American lawyer (born 1974)

Robert John Sander (born 1974) is an American lawyer and government official.

He served as the 23rd General Counsel of the Department of the Navy in the Trump administration between January 6, 2020 and January 20, 2021. As General Counsel, he is the Department of the Navy’s Chief Legal Officer and head of the Office of the General Counsel, leading over 1,100 civilian and uniformed attorneys and professional support staff in 140 offices worldwide. The Navy Office of General Counsel provides legal advice to the Secretary of the Navy, the Under Secretary of the Navy, the Assistant Secretaries of the Navy and their staffs, and the multiple components of the Department, to include the Navy and the Marine Corps.

== Education ==

Sander was born and raised in Philadelphia, Pennsylvania. He received his undergraduate degree from Temple University, his J.D. degree from the Widener University School of Law, and a Master of Science of Strategic Intelligence from the National Intelligence University.

== Career ==

On April 26, 2019, President Trump announced his intent to nominate Sander as the Navy General Counsel. On September 9, 2019, his nomination was sent to the Senate. On October 29, 2019, a hearing on his nomination was held before the Senate Armed Services Committee. The Senate voted unanimously to confirm Sander on December 19, 2019.

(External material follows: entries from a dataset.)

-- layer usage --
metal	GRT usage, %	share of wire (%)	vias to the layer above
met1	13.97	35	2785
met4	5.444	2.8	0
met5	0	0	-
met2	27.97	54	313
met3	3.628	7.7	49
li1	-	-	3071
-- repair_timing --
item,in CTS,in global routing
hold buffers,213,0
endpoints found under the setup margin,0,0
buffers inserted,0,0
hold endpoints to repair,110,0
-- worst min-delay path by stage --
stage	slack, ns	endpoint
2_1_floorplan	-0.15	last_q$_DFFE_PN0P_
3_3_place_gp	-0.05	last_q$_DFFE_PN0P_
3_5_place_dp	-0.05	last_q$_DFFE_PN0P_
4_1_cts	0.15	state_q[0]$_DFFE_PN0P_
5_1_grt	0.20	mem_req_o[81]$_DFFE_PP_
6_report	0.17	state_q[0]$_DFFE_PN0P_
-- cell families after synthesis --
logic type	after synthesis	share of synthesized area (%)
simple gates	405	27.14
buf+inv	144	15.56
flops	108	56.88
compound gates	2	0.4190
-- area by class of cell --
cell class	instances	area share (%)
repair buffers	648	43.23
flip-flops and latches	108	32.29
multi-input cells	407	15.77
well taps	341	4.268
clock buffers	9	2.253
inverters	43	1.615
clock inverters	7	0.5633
<file path="src/llc_pkg.sv">
// *******************************************************************
// LLC shared types and geometry
// *******************************************************************

`default_nettype none

package llc_pkg;

    // address and line widths, a line is one word
    localparam int llc_addr_w = 16;
    localparam int llc_data_w = 32;

    // default geometry, the top level passes these down
    localparam int llc_ways_default = 4;
    localparam int llc_sets_default = 16;

    typedef logic [llc_data_w-1:0] llc_data_t;
    typedef logic [llc_addr_w-1:0] llc_addr_t;

    // per-line state kept in the state array
    typedef enum logic [1:0] {
        state_invalid = 2'b00,
        state_valid   = 2'b01,
        state_dirty   = 2'b10
    } llc_state_t;

    // request from the requester, 49 bits
    typedef struct packed {
        logic      write;
        llc_addr_t addr;
        llc_data_t data;
    } llc_req_t;

    // read data returned by main memory
    typedef struct packed {
        llc_data_t data;
    } llc_mem_rsp_t;

    // controller states
    typedef enum logic [2:0] {
        fsm_read_set,
        fsm_lookup,
        fsm_process,
        fsm_writeback,
        fsm_fill,
        fsm_respond
    } llc_fsm_t;

endpackage

`default_nettype wire

</file>
<file path="src/llc_mem_if.sv">
// *******************************************************************
// LLC array access bus
// *******************************************************************

`timescale 1ns/1ps
`default_nettype none

interface llc_mem_if
    import llc_pkg::*;
#(
    parameter int num_ways = llc_ways_default,
    parameter int num_sets = llc_sets_default
) ();
    localparam int set_w = $clog2(num_sets);
    localparam int tag_w = llc_addr_w - set_w;
    localparam int way_w = (num_ways > 1) ? $clog2(num_ways) : 1;

    // read request and write port, one set at a time
    logic                 rd_en;
    logic [set_w-1:0]     set;
    logic                 wr_en;
    logic [way_w-1:0]     wr_way;
    logic [tag_w-1:0]     wr_tag;
    llc_state_t           wr_state;
    llc_data_t            wr_data;
    logic                 adv_evict;

    // registered read results, valid the cycle after rd_en
    logic [num_ways-1:0][tag_w-1:0] rd_tags;
    llc_state_t [num_ways-1:0]      rd_states;
    llc_data_t [num_ways-1:0]       rd_data;
    logic [way_w-1:0]               evict_way;

    modport ctrl (
        output rd_en, set, wr_en, wr_way, wr_tag, wr_state, wr_data, adv_evict,
        input  rd_tags, rd_states, rd_data, evict_way
    );

    modport mem (
        input  rd_en, set, wr_en, wr_way, wr_tag, wr_state, wr_data, adv_evict,
        output rd_tags, rd_states, rd_data, evict_way
    );

endinterface

`default_nettype wire

</file>
<file path="src/llc_fifo.sv">
// *******************************************************************
// Small synchronous FIFO
// *******************************************************************

`timescale 1ns/1ps
`default_nettype none

module llc_fifo #(
    parameter int  depth     = 2,
    parameter type payload_t = logic [31:0]
) (
    input  logic     clk,
    input  logic     rst,
    input  logic     push_i,
    input  payload_t data_i,
    output logic     full_o,
    input  logic     pop_i,
    output payload_t data_o,
    output logic     empty_o
);
    localparam int ptr_w = (depth > 1) ? $clog2(depth) : 1;
    localparam int cnt_w = $clog2(depth + 1);

    payload_t         buf_mem [depth];
    logic [ptr_w-1:0] wr_ptr;
    logic [ptr_w-1:0] rd_ptr;
    logic [cnt_w-1:0] count;
    logic             do_push;
    logic             do_pop;

    assign full_o  = (count == cnt_w'(depth));
    assign empty_o = (count == '0);
    // full push is dropped, upstream ready already low
    assign do_push = push_i && !full_o;
    assign do_pop  = pop_i && !empty_o;
    assign data_o  = buf_mem[rd_ptr];

    always_ff @(posedge clk) begin
        if (do_push) begin
            buf_mem[wr_ptr] <= data_i;
        end
    end

    always_ff @(posedge clk or negedge rst) begin
        if (!rst) begin
            wr_ptr <= '0;
            rd_ptr <= '0;
            count  <= '0;
        end else begin
            if (do_push) begin
                wr_ptr <= (wr_ptr == ptr_w'(depth - 1)) ? '0 : wr_ptr + 1'b1;
            end
            if (do_pop) begin
                rd_ptr <= (rd_ptr == ptr_w'(depth - 1)) ? '0 : rd_ptr + 1'b1;
            end
            if (do_push && !do_pop) begin
                count <= count + 1'b1;
            end else if (do_pop && !do_push) begin
                count <= count - 1'b1;
            end
        end
    end

endmodule

`default_nettype wire

</file>
<file path="src/llc_localmem.sv">
// *******************************************************************
// LLC tag, state and data arrays
// *******************************************************************

`timescale 1ns/1ps
`default_nettype none

module llc_localmem
    import llc_pkg::*;
#(
    parameter int num_ways = llc_ways_default,
    parameter int num_sets = llc_sets_default
) (
    input  logic     clk,
    input  logic     rst,
    llc_mem_if.mem   mb
);
    localparam int set_w = $clog2(num_sets);
    localparam int tag_w = llc_addr_w - set_w;
    localparam int way_w = (num_ways > 1) ? $clog2(num_ways) : 1;

    logic [tag_w-1:0] tag_mem   [num_sets][num_ways];
    llc_data_t        data_mem  [num_sets][num_ways];
    llc_state_t       state_mem [num_sets][num_ways];
    // round-robin pointer per set
    logic [way_w-1:0] evict_mem [num_sets];
    logic [way_w-1:0] evict_next;

    assign evict_next = (evict_mem[mb.set] == way_w'(num_ways - 1)) ?
                        '0 : evict_mem[mb.set] + 1'b1;

    // tags and data, plus their read registers
    always_ff @(posedge clk) begin
        if (mb.wr_en) begin
            tag_mem[mb.set][mb.wr_way]  <= mb.wr_tag;
            data_mem[mb.set][mb.wr_way] <= mb.wr_data;
        end
        if (mb.rd_en) begin
            for (int w = 0; w < num_ways; w++) begin
                mb.rd_tags[w] <= tag_mem[mb.set][w];
                mb.rd_data[w] <= data_mem[mb.set][w];
            end
        end
    end

    // line states and evict pointers start cleared
    always_ff @(posedge clk or negedge rst) begin
        if (!rst) begin
            for (int s = 0; s < num_sets; s++) begin
                for (int w = 0; w < num_ways; w++) begin
                    state_mem[s][w] <= state_invalid;
                end
                evict_mem[s] <= '0;
            end
            for (int w = 0; w < num_ways; w++) begin
                mb.rd_states[w] <= state_invalid;
            end
            mb.evict_way <= '0;
        end else begin
            if (mb.wr_en) begin
                state_mem[mb.set][mb.wr_way] <= mb.wr_state;
            end
            if (mb.adv_evict) begin
                evict_mem[mb.set] <= evict_next;
            end
            if (mb.rd_en) begin
                for (int w = 0; w < num_ways; w++) begin
                    mb.rd_states[w] <= state_mem[mb.set][w];
                end
                mb.evict_way <= evict_mem[mb.set];
            end
        end
    end

endmodule

`default_nettype wire

</file>
<file path="src/llc_lookup_way.sv">
// *******************************************************************
// LLC hit and victim selection
// *******************************************************************

`timescale 1ns/1ps
`default_nettype none

module llc_lookup_way
    import llc_pkg::*;
#(
    parameter int num_ways = llc_ways_default,
    parameter int num_sets = llc_sets_default,
    localparam int set_w = $clog2(num_sets),
    localparam int tag_w = llc_addr_w - set_w,
    localparam int way_w = (num_ways > 1) ? $clog2(num_ways) : 1
) (
    input  logic [tag_w-1:0]                tag_i,
    input  logic [num_ways-1:0][tag_w-1:0]  rd_tags_i,
    input  llc_state_t [num_ways-1:0]       rd_states_i,
    input  logic [way_w-1:0]                evict_way_i,
    output logic                            hit_o,
    output logic [way_w-1:0]                hit_way_o,
    output logic [way_w-1:0]                victim_way_o,
    output logic                            victim_dirty_o,
    output logic [tag_w-1:0]                victim_tag_o
);

    // walk down so the lowest invalid way wins
    always_comb begin
        hit_o        = 1'b0;
        hit_way_o    = '0;
        victim_way_o = evict_way_i;
        for (int w = num_ways - 1; w >= 0; w--) begin
            if (rd_states_i[w] != state_invalid && rd_tags_i[w] == tag_i) begin
                hit_o     = 1'b1;
                hit_way_o = way_w'(w);
            end
            if (rd_states_i[w] == state_invalid) begin
                victim_way_o = way_w'(w);
            end
        end
    end

    // needed for the writeback address
    assign victim_dirty_o = (rd_states_i[victim_way_o] == state_dirty);
    assign victim_tag_o   = rd_tags_i[victim_way_o];

endmodule

`default_nettype wire

</file>
<file path="src/llc_ctrl.sv">
// *******************************************************************
// LLC request controller
// *******************************************************************

`timescale 1ns/1ps
`default_nettype none

module llc_ctrl
    import llc_pkg::*;
#(
    parameter int num_ways = llc_ways_default,
    parameter int num_sets = llc_sets_default,
    localparam int set_w = $clog2(num_sets),
    localparam int tag_w = llc_addr_w - set_w,
    localparam int way_w = (num_ways > 1) ? $clog2(num_ways) : 1
) (
    input  logic              clk,
    input  logic              rst,
    input  llc_req_t          req_i,
    input  logic              req_empty_i,
    output logic              req_pop_o,
    input  llc_mem_rsp_t      mem_rsp_i,
    input  logic              mem_rsp_empty_i,
    output logic              mem_rsp_pop_o,
    llc_mem_if.ctrl           mb,
    input  logic              hit_i,
    input  logic [way_w-1:0]  hit_way_i,
    input  logic [way_w-1:0]  victim_way_i,
    input  logic              victim_dirty_i,
    input  logic [tag_w-1:0]  victim_tag_i,
    output logic [tag_w-1:0]  tag_o,
    output logic              rsp_valid_o,
    output llc_data_t         rsp_data_o,
    output logic              rsp_hit_o,
    input  logic              rsp_ready_i,
    output logic              mem_req_valid_o,
    output logic              mem_req_write_o,
    output llc_addr_t         mem_req_addr_o,
    output llc_data_t         mem_req_data_o,
    input  logic              mem_req_ready_i
);
    llc_fsm_t         state_q;
    llc_fsm_t         state_d;
    llc_req_t         req_q;
    logic             hit_q;
    logic             dirty_q;
    // victim taken from the round-robin pointer
    logic             evict_q;
    // fill read already accepted by memory
    logic             sent_q;
    logic [way_w-1:0] way_q;
    logic [tag_w-1:0] vtag_q;
    llc_data_t        rsp_data_q;

    assign tag_o     = req_q.addr[llc_addr_w-1 -: tag_w];
    assign mb.set    = (state_q == fsm_read_set) ? req_i.addr[set_w-1:0] : req_q.addr[set_w-1:0];
    assign mb.wr_way = way_q;
    assign mb.wr_tag = tag_o;
    assign mb.wr_state = req_q.write ? state_dirty : state_valid;
    // read miss installs memory data, everything else the request data
    assign mb.wr_data = (state_q == fsm_fill && !req_q.write) ? mem_rsp_i.data : req_q.data;

    assign rsp_valid_o = (state_q == fsm_respond);
    assign rsp_data_o  = rsp_data_q;
    assign rsp_hit_o   = hit_q;

    always_comb begin
        state_d         = state_q;
        req_pop_o       = 1'b0;
        mem_rsp_pop_o   = 1'b0;
        mb.rd_en        = 1'b0;
        mb.wr_en        = 1'b0;
        mb.adv_evict    = 1'b0;
        mem_req_valid_o = 1'b0;
        mem_req_write_o = 1'b0;
        mem_req_addr_o  = req_q.addr;
        mem_req_data_o  = req_q.data;
        case (state_q)
            fsm_read_set: begin
                if (!req_empty_i) begin
                    mb.rd_en = 1'b1;
                    state_d  = fsm_lookup;
                end
            end
            fsm_lookup: state_d = fsm_process;
            fsm_process: begin
                if (hit_q) begin
                    mb.wr_en  = req_q.write;
                    req_pop_o = 1'b1;
                    state_d   = fsm_respond;
                end else begin
                    state_d = dirty_q ? fsm_writeback : fsm_fill;
                end
            end
            fsm_writeback: begin
                mem_req_valid_o = 1'b1;
                mem_req_write_o = 1'b1;
                mem_req_addr_o  = {vtag_q, req_q.addr[set_w-1:0]};
                mem_req_data_o  = mb.rd_data[way_q];
                if (mem_req_ready_i) begin
                    state_d = fsm_fill;
                end
            end
            fsm_fill: begin
                mem_req_valid_o = !sent_q;
                if (sent_q && !mem_rsp_empty_i) begin
                    mb.wr_en      = 1'b1;
                    mb.adv_evict  = evict_q;
                    mem_rsp_pop_o = 1'b1;
                    req_pop_o     = 1'b1;
                    state_d       = fsm_respond;
                end
            end
            fsm_respond: begin
                if (rsp_ready_i) begin
                    state_d = fsm_read_set;
                end
            end
            default: state_d = fsm_read_set;
        endcase
    end

    always_ff @(posedge clk or negedge rst) begin
        if (!rst) begin
            state_q <= fsm_read_set;
            hit_q   <= 1'b0;
            dirty_q <= 1'b0;
            evict_q <= 1'b0;
            sent_q  <= 1'b0;
        end else begin
            state_q <= state_d;
            if (state_q == fsm_lookup) begin
                hit_q   <= hit_i;
                dirty_q <= !hit_i && victim_dirty_i;
                evict_q <= !hit_i && (mb.rd_states[victim_way_i] != state_invalid);
            end
            if (state_q != fsm_fill) begin
                sent_q <= 1'b0;
            end else if (mem_req_valid_o && mem_req_ready_i) begin
                sent_q <= 1'b1;
            end
        end
    end

    always_ff @(posedge clk) begin
        if (state_q == fsm_read_set && !req_empty_i) begin
            req_q <= req_i;
        end
        if (state_q == fsm_lookup) begin
            way_q  <= hit_i ? hit_way_i : victim_way_i;
            vtag_q <= victim_tag_i;
        end
        if (state_q == fsm_process && hit_q) begin
            rsp_data_q <= req_q.write ? req_q.data : mb.rd_data[way_q];
        end else if (state_q == fsm_fill && mb.wr_en) begin
            rsp_data_q <= mb.wr_data;
        end
    end

endmodule

`default_nettype wire

</file>
<file path="src/llc_core.sv">
// *******************************************************************
// LLC core top level
// *******************************************************************

`timescale 1ns/1ps
`default_nettype none

module llc_core
    import llc_pkg::*;
#(
    parameter int num_ways = llc_ways_default,
    parameter int num_sets = llc_sets_default
) (
    input  logic      clk,
    input  logic      rst,
    input  logic      req_valid_i,
    input  logic      req_write_i,
    input  llc_addr_t req_addr_i,
    input  llc_data_t req_data_i,
    output logic      req_ready_o,
    output logic      rsp_valid_o,
    output llc_data_t rsp_data_o,
    output logic      rsp_hit_o,
    input  logic      rsp_ready_i,
    output logic      mem_req_valid_o,
    output logic      mem_req_write_o,
    output llc_addr_t mem_req_addr_o,
    output llc_data_t mem_req_data_o,
    input  logic      mem_req_ready_i,
    input  logic      mem_rsp_valid_i,
    input  llc_data_t mem_rsp_data_i,
    output logic      mem_rsp_ready_o
);
    localparam int set_w = $clog2(num_sets);
    localparam int tag_w = llc_addr_w - set_w;
    localparam int way_w = (num_ways > 1) ? $clog2(num_ways) : 1;

    llc_req_t         req_in;
    llc_req_t         req_head;
    logic             req_full;
    logic             req_empty;
    logic             req_pop;
    llc_mem_rsp_t     mrsp_in;
    llc_mem_rsp_t     mrsp_head;
    logic             mrsp_full;
    logic             mrsp_empty;
    logic             mrsp_pop;
    logic             hit;
    logic [way_w-1:0] hit_way;
    logic [way_w-1:0] victim_way;
    logic             victim_dirty;
    logic [tag_w-1:0] victim_tag;
    logic [tag_w-1:0] tag;

    assign req_in          = '{write: req_write_i, addr: req_addr_i, data: req_data_i};
    assign mrsp_in         = '{data: mem_rsp_data_i};
    assign req_ready_o     = !req_full;
    assign mem_rsp_ready_o = !mrsp_full;

    llc_mem_if #(.num_ways(num_ways), .num_sets(num_sets)) mem_bus ();

    llc_fifo #(.depth(2), .payload_t(llc_req_t)) req_fifo (
        .clk(clk), .rst(rst), .push_i(req_valid_i), .data_i(req_in), .full_o(req_full),
        .pop_i(req_pop), .data_o(req_head), .empty_o(req_empty)
    );

    llc_fifo #(.depth(2), .payload_t(llc_mem_rsp_t)) mem_rsp_fifo (
        .clk(clk), .rst(rst), .push_i(mem_rsp_valid_i), .data_i(mrsp_in), .full_o(mrsp_full),
        .pop_i(mrsp_pop), .data_o(mrsp_head), .empty_o(mrsp_empty)
    );

    llc_localmem #(.num_ways(num_ways), .num_sets(num_sets)) localmem_u (
        .clk(clk), .rst(rst), .mb(mem_bus.mem)
    );

    llc_lookup_way #(.num_ways(num_ways), .num_sets(num_sets)) lookup_way_u (
        .tag_i(tag), .rd_tags_i(mem_bus.rd_tags), .rd_states_i(mem_bus.rd_states),
        .evict_way_i(mem_bus.evict_way), .hit_o(hit), .hit_way_o(hit_way),
        .victim_way_o(victim_way), .victim_dirty_o(victim_dirty), .victim_tag_o(victim_tag)
    );

    llc_ctrl #(.num_ways(num_ways), .num_sets(num_sets)) ctrl_u (
        .clk(clk), .rst(rst),
        .req_i(req_head), .req_empty_i(req_empty), .req_pop_o(req_pop),
        .mem_rsp_i(mrsp_head), .mem_rsp_empty_i(mrsp_empty), .mem_rsp_pop_o(mrsp_pop),
        .mb(mem_bus.ctrl),
        .hit_i(hit), .hit_way_i(hit_way), .victim_way_i(victim_way),
        .victim_dirty_i(victim_dirty), .victim_tag_i(victim_tag), .tag_o(tag),
        .rsp_valid_o(rsp_valid_o), .rsp_data_o(rsp_data_o), .rsp_hit_o(rsp_hit_o),
        .rsp_ready_i(rsp_ready_i),
        .mem_req_valid_o(mem_req_valid_o), .mem_req_write_o(mem_req_write_o),
        .mem_req_addr_o(mem_req_addr_o), .mem_req_data_o(mem_req_data_o),
        .mem_req_ready_i(mem_req_ready_i)
    );

endmodule

`default_nettype wire

</file>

On September 1, 2023, Sander founded The Sander Group, PLLC in Alexandria, VA, which focuses on advising businesses and organizations on National Security and Government Contract related issues. Previously, Sander was a Partner in the Law Firm of Ward & Berry, PLLC in Tysons, VA.

Prior to serving as Navy General Counsel, Sander was the Principal Deputy General Counsel of the Department of the Army from 2018 to 2020. From 2010 to 2018, Sander was a federal prosecutor with the U.S. Department of Justice, National Security Division, Counterterrorism Section. During this time he also served a detail to the Office of the Director of National Intelligence Office of General Counsel, and as a Special Assistant United States Attorney for the Eastern District of Pennsylvania. Previously, he was a prosecutor with the Montgomery County District Attorney's Office from 1999 to 2010, where he rose to become Chief of the Economic Crimes Unit and the Captain of the Narcotics Enforcement Team.

Sander is also a Lieutenant Colonel in the United States Army Reserve Judge Advocate General’s Corps.